■ **WORK TO COMPLETE**: Please print the entries below exactly, from the line with "## synth_stat cells" through the line with "## critical path, cell", including both of those lines and leaving out all others.

START INFORMATION SUPPLIED

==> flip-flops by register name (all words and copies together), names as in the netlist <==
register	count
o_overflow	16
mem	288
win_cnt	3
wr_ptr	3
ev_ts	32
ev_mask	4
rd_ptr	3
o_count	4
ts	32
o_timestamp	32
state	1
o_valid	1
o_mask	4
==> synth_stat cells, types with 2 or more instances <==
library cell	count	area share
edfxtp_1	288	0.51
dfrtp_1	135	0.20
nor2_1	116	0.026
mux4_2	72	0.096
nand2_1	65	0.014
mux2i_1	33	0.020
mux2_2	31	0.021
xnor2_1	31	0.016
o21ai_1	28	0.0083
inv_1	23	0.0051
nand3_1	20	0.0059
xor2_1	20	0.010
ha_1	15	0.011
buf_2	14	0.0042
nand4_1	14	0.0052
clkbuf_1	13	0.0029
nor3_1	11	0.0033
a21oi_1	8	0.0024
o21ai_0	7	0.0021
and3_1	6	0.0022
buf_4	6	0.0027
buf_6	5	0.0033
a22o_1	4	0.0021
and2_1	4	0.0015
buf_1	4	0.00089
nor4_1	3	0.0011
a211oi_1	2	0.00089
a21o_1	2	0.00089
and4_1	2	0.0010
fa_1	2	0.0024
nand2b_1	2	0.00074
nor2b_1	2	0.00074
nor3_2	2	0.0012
==> config.mk <==
export PLATFORM = sky130hd
export DESIGN_NAME = cpu_run_ctrl
export DESIGN_NICKNAME = d
export VERILOG_FILES = /design/src/rtl/cpu_run_ctrl_pkg.sv /design/src/rtl/cpu_run_ctrl_trace_fifo.sv /design/src/rtl/cpu_run_ctrl.sv
export SDC_FILE = /design/constraint.sdc
export NUM_CORES = 1
export LEC_CHECK = 0
export CAP_MARGIN = 20
export CORE_MARGIN = 8
export CORE_UTILIZATION = 36
export CTS_CLUSTER_DIAMETER = 100
export DETAILED_ROUTE_END_ITERATION = 8
export PLACE_DENSITY = 0.56
export SLEW_MARGIN = 20
export SYNTH_ARGS = -nofsm -noshare
export SYNTH_HDL_FRONTEND = slang
export SYNTH_HIERARCHICAL = 1
export SYNTH_SLANG_ARGS = --single-unit
==> constraint.sdc <==
create_clock -name clk -period 7.5 [get_ports clk]
set_input_delay 1.5 -clock clk [delete_from_list [all_inputs] [get_ports clk]]
set_output_delay 1.5 -clock clk [all_outputs]
set_load 0.1 [all_outputs]
==> src/rtl/cpu_run_ctrl_pkg.sv <==
// -----------------------------------------------------------------------------
// cpu_run_ctrl_pkg
// Shared definitions for the CPU run controller.
//   run_state_e    : controller state encoding (idle, core reset, run, done)
//   trace_entry_w  : width of one trace entry, {timestamp, value}
// -----------------------------------------------------------------------------
package cpu_run_ctrl_pkg;

    typedef enum logic [1:0] {
        StIdle  = 2'd0,
        StReset = 2'd1,
        StRun   = 2'd2,
        StDone  = 2'd3
    } run_state_e;

    // A trace entry is the RUN-cycle timestamp concatenated with the core value.
    function automatic int unsigned trace_entry_w(input int unsigned cnt_w,
                                                  input int unsigned data_w);
        return cnt_w + data_w;
    endfunction

endpackage

==> src/rtl/cpu_run_ctrl_trace_fifo.sv <==
// -----------------------------------------------------------------------------
// trace_fifo
// Synchronous FIFO holding trace entries, with a registered read port.
//   clk_i      : clock
//   rst_i      : asynchronous active-high reset
//   clr_i      : synchronous clear of both pointers (contents are don't-care)
//   push_i     : write wr_data_i (accepted when not full, or when full and a
//                pop happens in the same cycle)
//   wr_data_i  : entry to write
//   pop_i      : read one entry; ignored while empty
//   rd_data_o  : popped entry, valid the cycle after the pop, otherwise held
//   full_o     : DEPTH entries stored
//   empty_o    : no entries stored
//   dropped_o  : a push this cycle is being discarded because the FIFO is full
// -----------------------------------------------------------------------------
module trace_fifo #(
    parameter int unsigned WIDTH = 8,
    parameter int unsigned DEPTH = 16
) (
    input  logic             clk_i,
    input  logic             rst_i,
    input  logic             clr_i,
    input  logic             push_i,
    input  logic [WIDTH-1:0] wr_data_i,
    input  logic             pop_i,
    output logic [WIDTH-1:0] rd_data_o,
    output logic             full_o,
    output logic             empty_o,
    output logic             dropped_o
);

    localparam int unsigned AW = $clog2(DEPTH);

    // One extra pointer bit distinguishes full from empty when the indices match.
    logic [AW:0]      wr_ptr_q;
    logic [AW:0]      rd_ptr_q;
    logic [WIDTH-1:0] rd_data_q;
    logic [WIDTH-1:0] mem_q [DEPTH];

    logic do_push;
    logic do_pop;

    always_comb begin
        empty_o   = (wr_ptr_q == rd_ptr_q);
        full_o    = (wr_ptr_q[AW] != rd_ptr_q[AW]) &&
                    (wr_ptr_q[AW-1:0] == rd_ptr_q[AW-1:0]);
        do_pop    = pop_i && !empty_o && !clr_i;
        // A pop frees a slot in the same cycle, so a full FIFO still accepts.
        do_push   = push_i && !clr_i && (!full_o || do_pop);
        dropped_o = push_i && !clr_i && full_o && !do_pop;
        rd_data_o = rd_data_q;
    end

    always_ff @(posedge clk_i or posedge rst_i) begin
        if (rst_i) begin
            wr_ptr_q  <= '0;
            rd_ptr_q  <= '0;
            rd_data_q <= '0;
        end else if (clr_i) begin
            wr_ptr_q <= '0;
            rd_ptr_q <= '0;
        end else begin
            if (do_push) begin
                wr_ptr_q <= wr_ptr_q + 1'b1;
            end
            if (do_pop) begin
                rd_ptr_q  <= rd_ptr_q + 1'b1;
                rd_data_q <= mem_q[rd_ptr_q[AW-1:0]];
            end
        end
    end

    // Storage needs no reset; only slots below the write pointer are ever read.
    always_ff @(posedge clk_i) begin
        if (do_push) begin
            mem_q[wr_ptr_q[AW-1:0]] <= wr_data_i;
        end
    end

endmodule

==> src/rtl/cpu_run_ctrl.sv <==
// -----------------------------------------------------------------------------
// cpu_run_ctrl
// Run controller for the CPU core: pulses the core reset, runs the core for a
// programmable number of cycles, then freezes it, tracing every change of the
// core output value with its RUN-cycle timestamp.
//   clk, reset      : clock, asynchronous active-high reset
//   start           : begin a run (taken in IDLE or DONE)
//   stop            : end the current run after this cycle (RUN only)
//   run_cycles      : RUN length, sampled with start
//   inr_in/cpu_inr  : core input value, registered through to the core
//   cpu_reset       : core reset, low only while running
//   cpu_outvalue    : core output value being traced
//   busy, done      : run in progress / run finished
//   cycle_count     : RUN cycles elapsed (saturating)
//   trace_*         : trace FIFO read port, status and sticky overflow
// -----------------------------------------------------------------------------
module cpu_run_ctrl
    import cpu_run_ctrl_pkg::*;
#(
    parameter int unsigned DATA_W      = 16,
    parameter int unsigned INR_W       = 4,
    parameter int unsigned CNT_W       = 21,
    parameter int unsigned RST_CYCLES  = 2,
    parameter int unsigned TRACE_DEPTH = 16
) (
    input  logic                    clk,
    input  logic                    reset,
    input  logic                    start,
    input  logic                    stop,
    input  logic [CNT_W-1:0]        run_cycles,
    input  logic [INR_W-1:0]        inr_in,
    output logic                    cpu_reset,
    output logic [INR_W-1:0]        cpu_inr,
    input  logic [DATA_W-1:0]       cpu_outvalue,
    output logic                    busy,
    output logic                    done,
    output logic [CNT_W-1:0]        cycle_count,
    input  logic                    trace_rd_en,
    output logic [CNT_W+DATA_W-1:0] trace_rd_data,
    output logic                    trace_empty,
    output logic                    trace_full,
    output logic                    trace_overflow
);

    localparam int unsigned TW = trace_entry_w(CNT_W, DATA_W);
    localparam int unsigned RW = (RST_CYCLES > 1) ? $clog2(RST_CYCLES) : 1;

    run_state_e         state_q;
    logic [CNT_W-1:0]   run_len_q;
    logic [RW-1:0]      rst_cnt_q;
    logic [CNT_W-1:0]   cycle_count_q;
    logic [DATA_W-1:0]  prev_q;
    logic               overflow_q;
    logic               cpu_reset_q;
    logic               busy_q;
    logic               done_q;
    logic [INR_W-1:0]   cpu_inr_q;

    logic               launch;
    logic               changed;
    logic               trace_push;
    logic               trace_dropped;
    logic [TW-1:0]      trace_wr_data;

    always_comb begin
        launch        = start && ((state_q == StIdle) || (state_q == StDone));
        changed       = (cpu_outvalue != prev_q);
        trace_push    = (state_q == StRun) && changed;
        trace_wr_data = {cycle_count_q, cpu_outvalue};
    end

    trace_fifo #(
        .WIDTH (TW),
        .DEPTH (TRACE_DEPTH)
    ) u_trace_fifo (
        .clk_i     (clk),
        .rst_i     (reset),
        .clr_i     (launch),
        .push_i    (trace_push),
        .wr_data_i (trace_wr_data),
        .pop_i     (trace_rd_en),
        .rd_data_o (trace_rd_data),
        .full_o    (trace_full),
        .empty_o   (trace_empty),
        .dropped_o (trace_dropped)
    );

    always_ff @(posedge clk or posedge reset) begin
        if (reset) begin
            state_q       <= StIdle;
            run_len_q     <= '0;
            rst_cnt_q     <= '0;
            cycle_count_q <= '0;
            prev_q        <= '0;
            overflow_q    <= 1'b0;
            cpu_reset_q   <= 1'b1;
            busy_q        <= 1'b0;
            done_q        <= 1'b0;
            cpu_inr_q     <= '0;
        end else begin
            cpu_inr_q <= inr_in;
            case (state_q)
                StIdle, StDone: begin
                    if (start) begin
                        state_q       <= StReset;
                        run_len_q     <= run_cycles;
                        rst_cnt_q     <= RW'(RST_CYCLES - 1);
                        cycle_count_q <= '0;
                        overflow_q    <= 1'b0;
                        cpu_reset_q   <= 1'b1;
                        busy_q        <= 1'b1;
                        done_q        <= 1'b0;
                    end
                end
                StReset: begin
                    // Track the core's post-reset value so the first RUN cycle
                    // only logs a genuine change.
                    prev_q <= cpu_outvalue;
                    if (rst_cnt_q == '0) begin
                        if (run_len_q != '0) begin
                            state_q     <= StRun;
                            cpu_reset_q <= 1'b0;
                        end else begin
                            state_q     <= StDone;
                            busy_q      <= 1'b0;
                            done_q      <= 1'b1;
                        end
                    end else begin
                        rst_cnt_q <= rst_cnt_q - 1'b1;
                    end
                end
                StRun: begin
                    if (changed) begin
                        prev_q <= cpu_outvalue;
                    end
                    if (trace_dropped) begin
                        overflow_q <= 1'b1;
                    end
                    if (cycle_count_q != '1) begin
                        cycle_count_q <= cycle_count_q + 1'b1;
                    end
                    if (stop || (cycle_count_q == run_len_q - CNT_W'(1))) begin
                        state_q     <= StDone;
                        cpu_reset_q <= 1'b1;
                        busy_q      <= 1'b0;
                        done_q      <= 1'b1;
                    end
                end
                default: begin
                    state_q <= StIdle;
                end
            endcase
        end
    end

    always_comb begin
        cpu_reset      = cpu_reset_q;
        cpu_inr        = cpu_inr_q;
        busy           = busy_q;
        done           = done_q;
        cycle_count    = cycle_count_q;
        trace_overflow = overflow_q;
    end

endmodule

==> reports/qor.txt <==
Synth top area share: 63.3%
DIE WIDTH: 295 µm
Combinational power share: 31.7%
Sum Neg Setup Slack: 0 ps
Postcts setup bufs: 0
Detailed Place HPWL: 38500 µm
Worst skew pair latency: 610 ps
Critical path class: reg -> out
I/O Buffers: 113
Nets: 1646
CTS Sinks: 708
Sequential area share after synthesis: 73.7%
Layout cells sized above 1: 25.4%
Gate Count Post-Synth: 1427
Sw Ratio: 33.6%
Clock Tree Root: clkbuf_16
Final worst-path setup slack: 2340 ps
DRC Markers: 0
Main synth FF type: edfxtp_1
Clock Path Buffers: 3
Placer's final routability congestion estimate: 0.774
Post-Place Setup Slack: 2050 ps
CTS resizes: 0
Initial core utilization: 36.3%
Sequential cell area: 20700 µm²
Synth Cell Area: 28100 µm²
Initial DRC Count: 872
Avg Inst Size Synth: 19.7 µm²
Cts hold-fix bufs: 0
Antenna-violating nets left: 0
Hold Crit Class: reg -> reg
Vias in the first global route: 15035
Multi-input logic area: 7060 µm²
Slew Limit Fails: 0
Clock power share: 28.8%
Int Power: 8.35 mW
Total leakage power: 10.8 nW
Period utilisation layout: 68.8%
Final setup violation count: 0
Net Count, Synth: 1482
Relative slew slack: 27.9%
Top post-synthesis cells by area: edfxtp_1 (63%), mux4_2 (12%), dfrtp_1 (10%), mux2_2 (2.6%), a22oi_1 (2.0%)
CTS tree: done
Std-Cell Rows: 102
Max Cap Viol: 0
Core area: 77300 µm²
Post-synth ARST share: 16.4%
Via count: 14045
GRT overflow: 0
Die Area: 87200 µm²
Worst-margin pin slew: 1080 ps
Hold Vio Cnt, Final: 0
Synth area leader: edfxtp_1
TritonRoute pass-1 iters: 5
Total Wirelength: 66500 µm
Worst Clk Skew: 25.8 ps
Switch Pwr: 4.22 mW
RSZ-0062 raised after global routing: false
Status: finished, final reports clean
Fillers: 6823
GRT Util Overall: 15.4%
Crit path max fanout: 51
WL per Instance: 24.7 µm
Largest net degree at the start of global routing: 106
Dpl cells: 2553
Antenna violations before repair: 0
Num CTS Buffers: 75
Die H: 295 µm
Synth Warn #: 6
Critical Path End Type: primary output
Power per cell area: 381 nW/µm²
Global-route wire length before repair: 100000 µm
Startpoint class of the critical path: register
# diodes: 0
Yosys cell types: 67
Area growth syn-to-layout: 17.5%
FMAX: 194 MHz
VDD IR-drop max: 303 µV
Final worst path period need: 5160 ps
Reg power frac: 39.6%
Post-synth EDFFs: 592
Worst EP required: 6000 ps
Via/cell ratio: 5.22
CTS H-tree lvls: 3
Layout Cells excl Fill: 2691
Clk slew on worst S/H paths: 60 ps
FF+latch count, synth: 708
I/O pin count: 114
WP data arrival: 3660 ps
## power by group through the flow
stage	Sequential (mW)	Combinational, mW	Clock, mW
after floorplan	5.77	2.28	0
after global placement	5.05	4.01	0
after detailed placement	5.06	4.04	0
after CTS	4.98	4.05	3.73
after global routing	5.03	4.25	3.87
final	4.97	3.98	3.62
## cells by family (layout without fill, tap and decap cells)
group | after synthesis | after routing | synth area share [%]
flip-flops | 708 | 708 | 73.7
multiplexers | 227 | 227 | 15.1
AND/OR/NAND/NOR | 209 | 209 | 3.93
AO/OA/AOI/OAI | 123 | 123 | 3.15
buffers and inverters | 83 | 307 | 1.58
XOR/XNOR | 68 | 68 | 2.15
adder cells (fa/ha/maj) | 9 | 9 | 0.401
## routing by layer
layer | up-vias | GRT usage (%) | share of wire, %
li1 | 6100 | - | -
met1 | 7462 | 21.1 | 44
met2 | 374 | 24.6 | 48
met3 | 109 | 3.60 | 5.9
met4 | 0 | 4.54 | 2.6
met5 | - | 0 | 0
## synth_stat cells (all sizes together), types with 12 or more instances
library cell,count
inv,14
mux2,75
nor2,47
nand3,14
nand4,14
dfrtp,115
clkbuf,35
o21ai,15
nand2,61
buf,34
xor2,22
a21oi,12
a22oi,74
mux4,148
edfxtp,592
xnor2,46
## critical path, cell delays in order, from the launching register on
cell and delay [ps]:
dfrtp_4 940, xnor2_1 210, nand4_2 250, nor2_2 390
clkdlybuf4s50_1 1220
## through the flow
step	total power, mW	hold slack [ps]	util (%)	instance area (µm²)
detailed placement	9.10	485	39.5	30600
global placement	9.06	482	39.5	30600
global route	13.1	522	42.7	33000
floorplan	8.04	501	-	28100
CTS	12.8	508	42.6	33000
finish	12.6	498	42.7	33000
## cell usage in the layout (no fill, tap or decap), drive strengths merged, types with 3 or more instances in the layout
cell type / instances
edfxtp: 592
mux4: 148
dfrtp: 115
clkdlybuf4s50: 113
clkbuf: 108
mux2: 75
a22oi: 74
nand2: 61
nor2: 47
xnor2: 46
buf: 43
xor2: 22
clkinv: 22
o21ai: 15
inv: 15
nand3: 14
nand4: 14
a21oi: 12
or3: 10
nor3: 10
and3: 10
ha: 9
nor4: 8
nor2b: 7
nand3b: 6
mux2i: 4
bufinv: 4
and2: 4
and4: 4
o211ai: 3
nor3b: 3
or4: 3
a211oi: 3
## worst paths after layout
path / slack (ps) / from / depth (start not counted) / end
setup / recovery: 2340 / u_trace_fifo/rd_ptr_q[1] / 4 / trace_empty
hold / removal: 500 / busy / 1 / busy
setup reg to reg: 3270 / state_q[0] / 11 / u_trace_fifo/mem_q[8][3]
hold reg to reg: 500 / busy / 1 / busy
max in group asynchronous: 5080 / reset / 3 / u_trace_fifo/rd_ptr_q[1]
min in group asynchronous: 1350 / reset / 3 / prev_q[0]
## flip-flops by register name (all words and copies together), names as in the netlist
| register | cells |
|---|---|
| busy | 1 |
| cpu_inr | 4 |
| cpu_reset | 1 |
| cycle_count | 21 |
| done | 1 |
| prev_q | 16 |
| rst_cnt_q | 1 |
| run_len_q | 21 |
| state_q | 2 |
| trace_overflow | 1 |
| u_trace_fifo/mem_q | 592 |
| u_trace_fifo/rd_data_o | 37 |
| u_trace_fifo/rd_ptr_q | 5 |
| u_trace_fifo/wr_ptr_q | 5 |
## area by class of cell
cell class | instances | share of cell area, %
flip-flops and latches | 708 | 62.7
multi-input cells | 636 | 21.4
clock buffers | 108 | 6.50
repair buffers | 156 | 4.50
well taps | 1040 | 3.94
clock inverters | 29 | 0.792
inverters | 14 | 0.163
No activity file was read; power rests on OpenSTA's default activity.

END INFORMATION SUPPLIED

■ **RESULT**:
## synth_stat cells (all sizes together), types with 12 or more instances
library cell,count
inv,14
mux2,75
nor2,47
nand3,14
nand4,14
dfrtp,115
clkbuf,35
o21ai,15
nand2,61
buf,34
xor2,22
a21oi,12
a22oi,74
mux4,148
edfxtp,592
xnor2,46
## critical path, cell delays in order, from the launching register on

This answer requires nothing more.